$ cat config.mk
export PLATFORM = sky130hd
export DESIGN_NAME = qubo_pattern_matrix_element
export DESIGN_NICKNAME = d
export VERILOG_FILES = /design/src/hdl/qpme_pkg.sv /design/src/hdl/qubo_pattern_matrix_element.sv
export VERILOG_INCLUDE_DIRS = /design/src /design/src/hdl
export SDC_FILE = /design/constraint.sdc
export NUM_CORES = 1
export LEC_CHECK = 0
export ABC_AREA = 1
export BUFFER_PORTS_ARGS = -buffer_cell sky130_fd_sc_hd__buf_4
export CAP_MARGIN = 10
export CORE_MARGIN = 4
export CORE_UTILIZATION = 42
export CTS_CLUSTER_DIAMETER = 120
export DETAILED_ROUTE_END_ITERATION = 6
export PLACE_DENSITY = 0.57
export SLEW_MARGIN = 20
export SYNTH_ARGS = -nofsm -noshare
export SYNTH_HDL_FRONTEND = slang
export SYNTH_SLANG_ARGS = --single-unit
$ cat constraint.sdc
create_clock -name i_clk -period 17.33 [get_ports i_clk]
set_input_delay 2.5995 -clock i_clk [delete_from_list [all_inputs] [get_ports i_clk]]
set_output_delay 2.5995 -clock i_clk [all_outputs]
set_load 0.02 [all_outputs]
============================================================
■ What to work on
Using the line that contains "export SYNTH_HDL_FRONTEND = slang" as the first, reproduce each line exactly through the last line of the listing.

■ Solution for this exercise
export SYNTH_HDL_FRONTEND = slang
export SYNTH_SLANG_ARGS = --single-unit
$ cat constraint.sdc
create_clock -name i_clk -period 17.33 [get_ports i_clk]
set_input_delay 2.5995 -clock i_clk [delete_from_list [all_inputs] [get_ports i_clk]]
set_output_delay 2.5995 -clock i_clk [all_outputs]
set_load 0.02 [all_outputs]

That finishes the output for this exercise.